Caffe 提供了matlab接口,可以用于提取图像的feature.
首先,打开终端,进入caffe的主目录下,然后打开Matlab ...
默认的文件是:classification_demo.m, 里面有两个函数。把路径设置完了之后,就可以试试运行了。我把它改成了我比较习惯的方式,即:xiao.m
clc;
close all;
clear all;
num1=1000; % 提取多少张图像的feature ?
use_gpu=1; % 运行的模式,gpu or cpu ?
if exist('../+caffe', 'dir')
addpath('..');
else
error('Please run this demo from caffe/matlab/demo');
end
if exist('use_gpu', 'var') && use_gpu
caffe.set_mode_gpu();
gpu_id = 0; % we will use the first gpu in this demo
caffe.set_device(gpu_id);
else
caffe.set_mode_cpu();
end
model_dir = '../../models/bvlc_reference_caffenet/';
net_model = [model_dir 'deploy.prototxt'];
net_weights = [model_dir 'bvlc_reference_caffenet.caffemodel'];
phase = 'train';
if ~exist(net_weights, 'file')
error('Please download CaffeNet from Model Zoo before you run this demo');
end
% Initialize a network
net = caffe.Net(net_model, net_weights, phase);
fprintf('Read PETA-dataset images and Extract features ...\n');
dataPath = '../../Link to PETA dataset/3DPeS/archive/';
images = dir([dataPath,'*.bmp']);
for num=1:num1
% disp('read the', num2str(num) ,'th', '/', num2str(num1) ,'image, please waiting ...');
im = imread([dataPath, images(num).name]);
fid1 = fopen('train_feature_id.txt', 'a');
fprintf(fid1, '%s \n', images(num).name );
fclose(fid1);
% prepare oversampled input
% input_data is Height x Width x Channel x Num
% tic;
input_data = {prepare_image(im)};
% toc;
% do forward pass to get scores
% scores are now Channels x Num, where Channels == 1000
% tic;
% The net forward function. It takes in a cell array of N-D arrays
% (where N == 4 here) containing data of input blob(s) and outputs a cell
% array containing data from output blob(s)

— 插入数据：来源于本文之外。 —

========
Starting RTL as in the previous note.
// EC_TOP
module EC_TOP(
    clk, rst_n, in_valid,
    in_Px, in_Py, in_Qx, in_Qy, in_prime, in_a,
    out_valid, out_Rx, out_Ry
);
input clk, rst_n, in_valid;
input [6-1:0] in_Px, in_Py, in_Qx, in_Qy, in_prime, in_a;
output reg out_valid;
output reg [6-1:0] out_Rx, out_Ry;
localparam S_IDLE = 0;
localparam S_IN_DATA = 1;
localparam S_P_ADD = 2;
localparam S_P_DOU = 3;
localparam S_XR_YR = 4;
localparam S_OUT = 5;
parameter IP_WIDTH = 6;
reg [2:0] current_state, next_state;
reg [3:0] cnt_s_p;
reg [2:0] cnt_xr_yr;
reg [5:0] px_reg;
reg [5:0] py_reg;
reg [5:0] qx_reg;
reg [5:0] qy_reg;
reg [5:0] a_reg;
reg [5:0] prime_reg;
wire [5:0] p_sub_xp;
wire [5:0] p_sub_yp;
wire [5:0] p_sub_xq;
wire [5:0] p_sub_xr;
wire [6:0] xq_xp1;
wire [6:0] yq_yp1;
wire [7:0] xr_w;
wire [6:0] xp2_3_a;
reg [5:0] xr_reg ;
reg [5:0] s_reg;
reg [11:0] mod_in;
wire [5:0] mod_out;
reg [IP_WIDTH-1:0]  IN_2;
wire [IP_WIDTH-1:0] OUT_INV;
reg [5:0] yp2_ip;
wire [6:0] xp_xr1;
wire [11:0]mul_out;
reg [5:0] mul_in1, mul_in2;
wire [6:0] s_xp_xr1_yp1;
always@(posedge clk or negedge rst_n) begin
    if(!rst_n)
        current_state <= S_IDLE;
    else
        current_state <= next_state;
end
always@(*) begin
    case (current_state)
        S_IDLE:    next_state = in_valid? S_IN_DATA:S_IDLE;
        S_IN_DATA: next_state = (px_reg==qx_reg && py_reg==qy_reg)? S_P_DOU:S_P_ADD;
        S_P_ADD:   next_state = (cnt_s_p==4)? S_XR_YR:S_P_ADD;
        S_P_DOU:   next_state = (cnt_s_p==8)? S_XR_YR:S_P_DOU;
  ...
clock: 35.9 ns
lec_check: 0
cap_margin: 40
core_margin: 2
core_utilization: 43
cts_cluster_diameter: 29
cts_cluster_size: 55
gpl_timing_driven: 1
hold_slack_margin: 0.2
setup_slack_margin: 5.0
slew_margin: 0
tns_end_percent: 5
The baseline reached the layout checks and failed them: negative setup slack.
## job 4743
==> flow/design.v (excerpt) <==
module color_centroid
  (
    input         clk,
    input         rst,           
    input  [2:0]  rgbfilter,     
    input         new_frame_i,   
    output [14:0] orig_addr,
    input  [11:0] orig_pxl,
    output        proc_we,
    output [14:0] proc_addr,
    output [11:0] proc_pxl,
    output [7:0]  centroid,
    output        new_centroid,
    output [2:0]  proximity
  );
  localparam c_img_cols      = 160;
  localparam c_img_rows      = 120;
  localparam c_img_pxls      = c_img_cols * c_img_rows;
  localparam c_nb_img_cols   = 8;
  localparam c_nb_img_rows   = 7;
  localparam c_nb_img_pxls   = 15;
  localparam c_outframe_cols = 16;
  localparam c_outframe_rows = 8;
  localparam c_inframe_cols  = c_img_cols-2*c_outframe_cols;  
  localparam c_inframe_rows  = c_img_rows-2*c_outframe_rows;  
  localparam c_inframe_pxls  = c_inframe_cols * c_inframe_rows;  
  localparam c_nb_inframe_pxls = 14;
  localparam c_hist_bins     = 8;
  localparam c_nb_hist_bins  = 3;
  localparam c_nb_hist_val   = 11;
  localparam c_nb_centroid   = 8;
  localparam c_nb_prox       = 3;
  localparam c_nb_buf_red    = 4;
  localparam c_nb_buf_green  = 4;
  localparam c_nb_buf_blue   = 4;
  localparam c_nb_buf        = 12;
  wire [c_nb_hist_val-1:0] colorpxls_bin0;
  wire [c_nb_hist_val-1:0] colorpxls_bin7;
  wire [c_nb_inframe_pxls-1:0] colorpxls;
  wire [c_nb_inframe_pxls-2:0] colorpxls_left;
  wire [c_nb_inframe_pxls-2:0] colorpxls_rght;
  wire [c_nb_inframe_pxls-2:0] colorpxls_bin012;
  wire [c_nb_inframe_pxls-2:0] colorpxls_bin567;
  wire [c_nb_inframe_pxls-2:0] colorpxls_bin01;
  wire [c_nb_inframe_pxls-2:0] colorpxls_bin67;
  wire new_frame_proc;
  ...
Settings: LEC_CHECK=0, CAP_MARGIN=0, CORE_ASPECT_RATIO=1.04, CORE_MARGIN=2, CORE_UTILIZATION=72, HOLD_SLACK_MARGIN=-0.05, MIN_ROUTING_LAYER=met1, PLACE_DENSITY=0.63, SETUP_SLACK_MARGIN=-0.25, SLEW_MARGIN=40; clock period 3.17 ns.
run.sh (not shown) runs the stock make flow with config.mk's settings and CLKGATE_MAP_FILE=.
The final report for job 4743 shows a completed flow and a layout that fails verification, specifically negative setup slack.
Relative to job 4743, the following input files were edited for job 3789:
# job 4743
export LEC_CHECK = 0
export CAP_MARGIN = 0
export CORE_ASPECT_RATIO = 1.04
export CORE_MARGIN = 2
export CORE_UTILIZATION = 72
export HOLD_SLACK_MARGIN = -0.05
export MIN_ROUTING_LAYER = met1
export PLACE_DENSITY = 0.63
export SETUP_SLACK_MARGIN = -0.25
export SLEW_MARGIN = 40
create_clock -name core_clock -period 3.17 [get_ports {clk}]
# job 3789
export LEC_CHECK = 0
export CAP_MARGIN = 0
export CORE_MARGIN = 2
export CORE_UTILIZATION = 40
export MAX_ROUTING_LAYER = met4
export SLEW_MARGIN = 20
create_clock -name core_clock -period 10.0 [get_ports {clk}]
==> results <==
Job 3789 finished every step from synthesis to the final layout, and the layout passed the timing, design-rule and antenna checks.
Diff job 4743 -> job 3789: setup slack after layout increased by 5650 ps relative to the old numbers, met3 layer wire length in the routed design moved down, cell resize tally after clock tree synthesis fell 17.
When the final numbers for job 3789 and job 4743 were put side by side, the global-route met2 utilization turned out to be smaller in job 3789.
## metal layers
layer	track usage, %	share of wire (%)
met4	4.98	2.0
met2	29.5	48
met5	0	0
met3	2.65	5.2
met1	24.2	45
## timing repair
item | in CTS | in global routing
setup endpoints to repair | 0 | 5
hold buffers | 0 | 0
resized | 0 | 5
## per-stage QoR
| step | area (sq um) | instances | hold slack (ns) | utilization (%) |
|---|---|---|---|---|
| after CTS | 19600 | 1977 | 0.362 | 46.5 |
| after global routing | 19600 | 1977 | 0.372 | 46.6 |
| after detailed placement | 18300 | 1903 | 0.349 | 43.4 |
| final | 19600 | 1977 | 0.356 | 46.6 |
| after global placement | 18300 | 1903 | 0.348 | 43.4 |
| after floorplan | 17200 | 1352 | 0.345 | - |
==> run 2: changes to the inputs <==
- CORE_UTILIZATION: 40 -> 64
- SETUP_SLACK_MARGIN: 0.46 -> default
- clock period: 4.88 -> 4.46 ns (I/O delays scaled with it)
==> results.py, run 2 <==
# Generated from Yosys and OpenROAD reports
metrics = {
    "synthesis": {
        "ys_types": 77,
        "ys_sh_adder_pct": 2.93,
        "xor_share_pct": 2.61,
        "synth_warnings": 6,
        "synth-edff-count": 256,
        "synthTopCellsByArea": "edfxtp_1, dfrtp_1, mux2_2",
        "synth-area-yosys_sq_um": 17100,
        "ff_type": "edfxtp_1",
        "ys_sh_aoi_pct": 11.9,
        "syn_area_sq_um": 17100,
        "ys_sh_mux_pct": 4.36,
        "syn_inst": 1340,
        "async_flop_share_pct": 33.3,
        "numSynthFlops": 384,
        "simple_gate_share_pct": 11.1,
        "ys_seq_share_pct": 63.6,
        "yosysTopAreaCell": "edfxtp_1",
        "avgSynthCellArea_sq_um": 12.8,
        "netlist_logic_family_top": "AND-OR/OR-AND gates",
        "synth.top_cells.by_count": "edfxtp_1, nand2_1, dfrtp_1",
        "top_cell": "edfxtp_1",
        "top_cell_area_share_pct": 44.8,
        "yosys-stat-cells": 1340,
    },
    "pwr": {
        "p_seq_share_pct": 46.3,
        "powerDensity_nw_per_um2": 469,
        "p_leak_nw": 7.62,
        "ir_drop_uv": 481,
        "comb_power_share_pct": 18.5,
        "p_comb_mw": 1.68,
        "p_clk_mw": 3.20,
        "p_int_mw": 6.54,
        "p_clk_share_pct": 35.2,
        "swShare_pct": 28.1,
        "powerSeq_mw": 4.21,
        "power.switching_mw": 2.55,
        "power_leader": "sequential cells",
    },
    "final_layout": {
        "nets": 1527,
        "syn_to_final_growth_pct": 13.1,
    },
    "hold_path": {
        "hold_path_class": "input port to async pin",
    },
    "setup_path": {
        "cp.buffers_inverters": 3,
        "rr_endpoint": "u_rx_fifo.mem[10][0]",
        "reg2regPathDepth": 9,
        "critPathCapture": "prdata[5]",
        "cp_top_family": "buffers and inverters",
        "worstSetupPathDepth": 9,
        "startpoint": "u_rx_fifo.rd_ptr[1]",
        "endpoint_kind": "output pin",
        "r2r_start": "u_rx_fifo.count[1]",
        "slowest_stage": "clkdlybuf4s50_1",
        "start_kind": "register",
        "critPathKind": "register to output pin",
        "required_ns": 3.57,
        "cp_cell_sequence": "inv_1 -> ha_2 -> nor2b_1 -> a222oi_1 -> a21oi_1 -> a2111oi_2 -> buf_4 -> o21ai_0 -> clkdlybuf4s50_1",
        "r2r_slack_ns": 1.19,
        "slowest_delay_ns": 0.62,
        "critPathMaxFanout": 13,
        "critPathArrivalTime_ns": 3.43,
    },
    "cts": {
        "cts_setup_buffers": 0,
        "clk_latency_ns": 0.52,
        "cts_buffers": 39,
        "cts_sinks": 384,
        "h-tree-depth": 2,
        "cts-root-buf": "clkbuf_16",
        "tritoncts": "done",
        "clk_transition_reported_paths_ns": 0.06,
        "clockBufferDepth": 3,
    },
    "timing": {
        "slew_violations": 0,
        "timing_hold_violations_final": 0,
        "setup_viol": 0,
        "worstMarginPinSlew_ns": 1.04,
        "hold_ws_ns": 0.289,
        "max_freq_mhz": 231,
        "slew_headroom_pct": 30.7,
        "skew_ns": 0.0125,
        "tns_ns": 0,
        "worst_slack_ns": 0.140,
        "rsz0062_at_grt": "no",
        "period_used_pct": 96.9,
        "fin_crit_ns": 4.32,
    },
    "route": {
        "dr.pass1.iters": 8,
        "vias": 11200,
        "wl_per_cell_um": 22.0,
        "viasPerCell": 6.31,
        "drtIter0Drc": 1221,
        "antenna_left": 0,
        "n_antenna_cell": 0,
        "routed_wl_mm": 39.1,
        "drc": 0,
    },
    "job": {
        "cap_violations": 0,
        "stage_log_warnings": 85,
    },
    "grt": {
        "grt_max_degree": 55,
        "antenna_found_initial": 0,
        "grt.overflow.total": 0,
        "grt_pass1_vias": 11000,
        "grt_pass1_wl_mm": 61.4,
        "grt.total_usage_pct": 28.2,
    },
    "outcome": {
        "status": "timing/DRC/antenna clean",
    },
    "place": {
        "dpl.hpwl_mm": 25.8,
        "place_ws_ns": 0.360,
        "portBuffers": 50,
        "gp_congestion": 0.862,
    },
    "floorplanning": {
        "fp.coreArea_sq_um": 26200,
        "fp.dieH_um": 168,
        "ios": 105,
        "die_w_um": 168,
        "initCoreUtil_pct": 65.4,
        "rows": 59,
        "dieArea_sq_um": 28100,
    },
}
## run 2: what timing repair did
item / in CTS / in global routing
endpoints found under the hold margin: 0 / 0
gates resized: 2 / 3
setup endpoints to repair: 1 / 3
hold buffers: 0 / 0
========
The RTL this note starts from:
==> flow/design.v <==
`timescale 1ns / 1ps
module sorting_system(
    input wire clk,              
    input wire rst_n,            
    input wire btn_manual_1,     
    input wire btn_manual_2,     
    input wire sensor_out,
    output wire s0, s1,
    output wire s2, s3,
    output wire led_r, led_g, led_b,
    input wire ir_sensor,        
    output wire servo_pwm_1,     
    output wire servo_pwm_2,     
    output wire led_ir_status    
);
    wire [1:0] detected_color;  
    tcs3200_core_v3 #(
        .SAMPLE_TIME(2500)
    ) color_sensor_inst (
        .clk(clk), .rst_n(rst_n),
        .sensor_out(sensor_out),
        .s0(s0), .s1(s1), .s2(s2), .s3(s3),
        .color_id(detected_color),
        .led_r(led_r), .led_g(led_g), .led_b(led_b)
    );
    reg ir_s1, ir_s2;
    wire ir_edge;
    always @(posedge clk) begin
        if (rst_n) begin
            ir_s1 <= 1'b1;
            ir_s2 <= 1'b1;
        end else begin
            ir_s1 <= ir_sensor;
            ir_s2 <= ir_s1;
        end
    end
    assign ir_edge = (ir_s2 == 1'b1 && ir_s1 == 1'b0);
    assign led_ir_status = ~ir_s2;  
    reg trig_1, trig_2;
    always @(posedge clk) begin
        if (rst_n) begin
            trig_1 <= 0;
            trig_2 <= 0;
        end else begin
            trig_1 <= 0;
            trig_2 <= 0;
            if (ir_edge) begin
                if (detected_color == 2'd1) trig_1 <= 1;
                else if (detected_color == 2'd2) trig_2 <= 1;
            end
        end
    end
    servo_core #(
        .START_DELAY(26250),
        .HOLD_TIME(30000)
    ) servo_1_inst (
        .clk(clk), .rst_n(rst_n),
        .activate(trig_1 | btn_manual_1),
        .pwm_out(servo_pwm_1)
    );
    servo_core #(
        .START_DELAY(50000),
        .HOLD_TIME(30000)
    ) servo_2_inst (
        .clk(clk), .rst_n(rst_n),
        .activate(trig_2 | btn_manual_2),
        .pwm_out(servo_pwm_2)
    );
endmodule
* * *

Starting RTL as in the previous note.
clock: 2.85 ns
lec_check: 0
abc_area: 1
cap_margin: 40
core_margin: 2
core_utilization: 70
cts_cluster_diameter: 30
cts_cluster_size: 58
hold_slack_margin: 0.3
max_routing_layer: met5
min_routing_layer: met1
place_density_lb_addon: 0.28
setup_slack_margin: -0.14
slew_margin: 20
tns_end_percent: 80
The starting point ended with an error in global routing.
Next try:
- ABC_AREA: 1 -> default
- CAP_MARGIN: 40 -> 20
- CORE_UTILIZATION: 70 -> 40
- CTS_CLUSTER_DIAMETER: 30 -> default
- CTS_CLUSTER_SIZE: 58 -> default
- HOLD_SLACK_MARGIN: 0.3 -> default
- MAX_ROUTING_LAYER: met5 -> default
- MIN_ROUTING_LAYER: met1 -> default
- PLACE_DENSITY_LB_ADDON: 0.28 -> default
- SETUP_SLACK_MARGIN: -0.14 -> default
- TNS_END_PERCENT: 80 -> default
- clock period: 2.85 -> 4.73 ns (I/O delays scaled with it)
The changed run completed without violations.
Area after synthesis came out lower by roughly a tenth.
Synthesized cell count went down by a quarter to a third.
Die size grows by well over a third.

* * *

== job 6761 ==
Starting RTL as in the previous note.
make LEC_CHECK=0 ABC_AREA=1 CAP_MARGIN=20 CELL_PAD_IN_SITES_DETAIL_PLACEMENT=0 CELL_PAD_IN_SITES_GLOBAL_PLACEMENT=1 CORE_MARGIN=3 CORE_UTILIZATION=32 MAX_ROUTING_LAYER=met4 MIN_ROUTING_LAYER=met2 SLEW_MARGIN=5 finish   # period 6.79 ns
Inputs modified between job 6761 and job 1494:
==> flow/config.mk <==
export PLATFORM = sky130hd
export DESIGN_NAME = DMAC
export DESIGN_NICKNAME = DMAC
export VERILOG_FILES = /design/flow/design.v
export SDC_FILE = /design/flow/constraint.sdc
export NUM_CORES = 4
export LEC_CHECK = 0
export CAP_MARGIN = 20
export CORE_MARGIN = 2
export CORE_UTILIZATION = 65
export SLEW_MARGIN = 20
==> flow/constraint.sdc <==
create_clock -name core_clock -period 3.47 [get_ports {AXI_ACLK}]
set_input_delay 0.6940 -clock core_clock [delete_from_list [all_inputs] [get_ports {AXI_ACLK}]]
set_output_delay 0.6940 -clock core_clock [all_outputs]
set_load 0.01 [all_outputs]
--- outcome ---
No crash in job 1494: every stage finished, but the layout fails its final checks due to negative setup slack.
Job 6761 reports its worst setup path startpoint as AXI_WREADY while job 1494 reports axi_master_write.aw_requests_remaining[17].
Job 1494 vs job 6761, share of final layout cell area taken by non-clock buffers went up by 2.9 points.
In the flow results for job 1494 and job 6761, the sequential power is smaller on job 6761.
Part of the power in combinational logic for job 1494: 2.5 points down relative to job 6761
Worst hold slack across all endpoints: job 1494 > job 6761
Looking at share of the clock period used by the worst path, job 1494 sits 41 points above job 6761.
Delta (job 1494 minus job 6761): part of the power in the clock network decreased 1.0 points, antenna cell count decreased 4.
==> lagoon: inputs <==
==> flow/design.v <==
`timescale 1ns / 1ps
module compression(
    input [31:0] Ki, Wi,
    input [31:0] ain, bin, cin, din, ein, fin, gin, hin,
    output [31:0] aout, bout, cout, dout, eout, fout, gout, hout
    );
    wire [31:0] S0, S1, T1, T2, Ch_efg, Maj_abc;
    assign S0 = ({ain[1:0],ain[31:2]}) ^ ({ain[12:0],ain[31:13]}) ^ ({ain[21:0],ain[31:22]});
    assign S1 = ({ein[5:0],ein[31:6]}) ^ ({ein[10:0],ein[31:11]}) ^ ({ein[24:0],ein[31:25]});
    assign Maj_abc = (ain & bin) ^ (ain & cin) ^ (bin & cin);
    assign Ch_efg = (ein & fin) ^ (~ein & gin);
    assign T1 = hin + S1 + Ch_efg + Ki + Wi;
    assign T2 = S0 + Maj_abc;
    assign aout = T1 + T2;
    assign bout = ain;
    assign cout = bin;
    assign dout = cin;
    assign eout = din + T1;
    assign fout = ein;
    assign gout = fin;
    assign hout = gin;
endmodule
`timescale 1ns / 1ps
module sigma0(
    input [31:0] X,
    output [31:0] Y
    );
    assign Y = {X[6:0], X[31:7]} ^ {X[17:0], X[31:18]} ^ {3'b000, X[31:3]};
endmodule
module sigma1(
    input [31:0] X,
    output [31:0] Y
    );
    assign Y = {X[16:0], X[31:17]} ^ {X[18:0], X[31:19]} ^ {10'b0000000000, X[31:10]};
endmodule
module expander(
    input [31:0] Wm16, Wm15, Wm7, Wm2,
    output [31:0] Wnext
    );
    wire [31:0] sigmaL0Out, sigmaL1Out;
    sigma0 s0(.X(Wm15), .Y(sigmaL0Out));
    sigma1 s1(.X(Wm2), .Y(sigmaL1Out));
    assign Wnext = sigmaL1Out + Wm7 + sigmaL0Out + Wm16;
endmodule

scores = net.forward(input_data);
Score = scores{1,1};
fid = fopen('train_feature.txt', 'a');
fprintf(fid, '%f \n', Score);
fclose(fid);
% toc;
% scores = scores{1};
% scores = mean(scores, 2); % take average scores over 10 crops
% [~, maxlabel] = max(scores);
% call caffe.reset_all() to reset caffe
% caffe.reset_all();
end
这个函数调用了 prepare_image.m,因为caffe对图像的处理方式和常规的方式不同,需要对读取的图像做一个转换工作,而这个过程是由 prepare_image.m来完成的。
运行之后,就会生成两个txt文件,一个是读取图像的图像名字,另一个是对应所提取的feature。
(a) train_feature_id (b) train_feature
由于这个网络的输入是255×255的图像,会对其做一个crop,生成10个227×227的图像,所以最后的feature为4096×10 的矩阵,而不是4096的向量。。。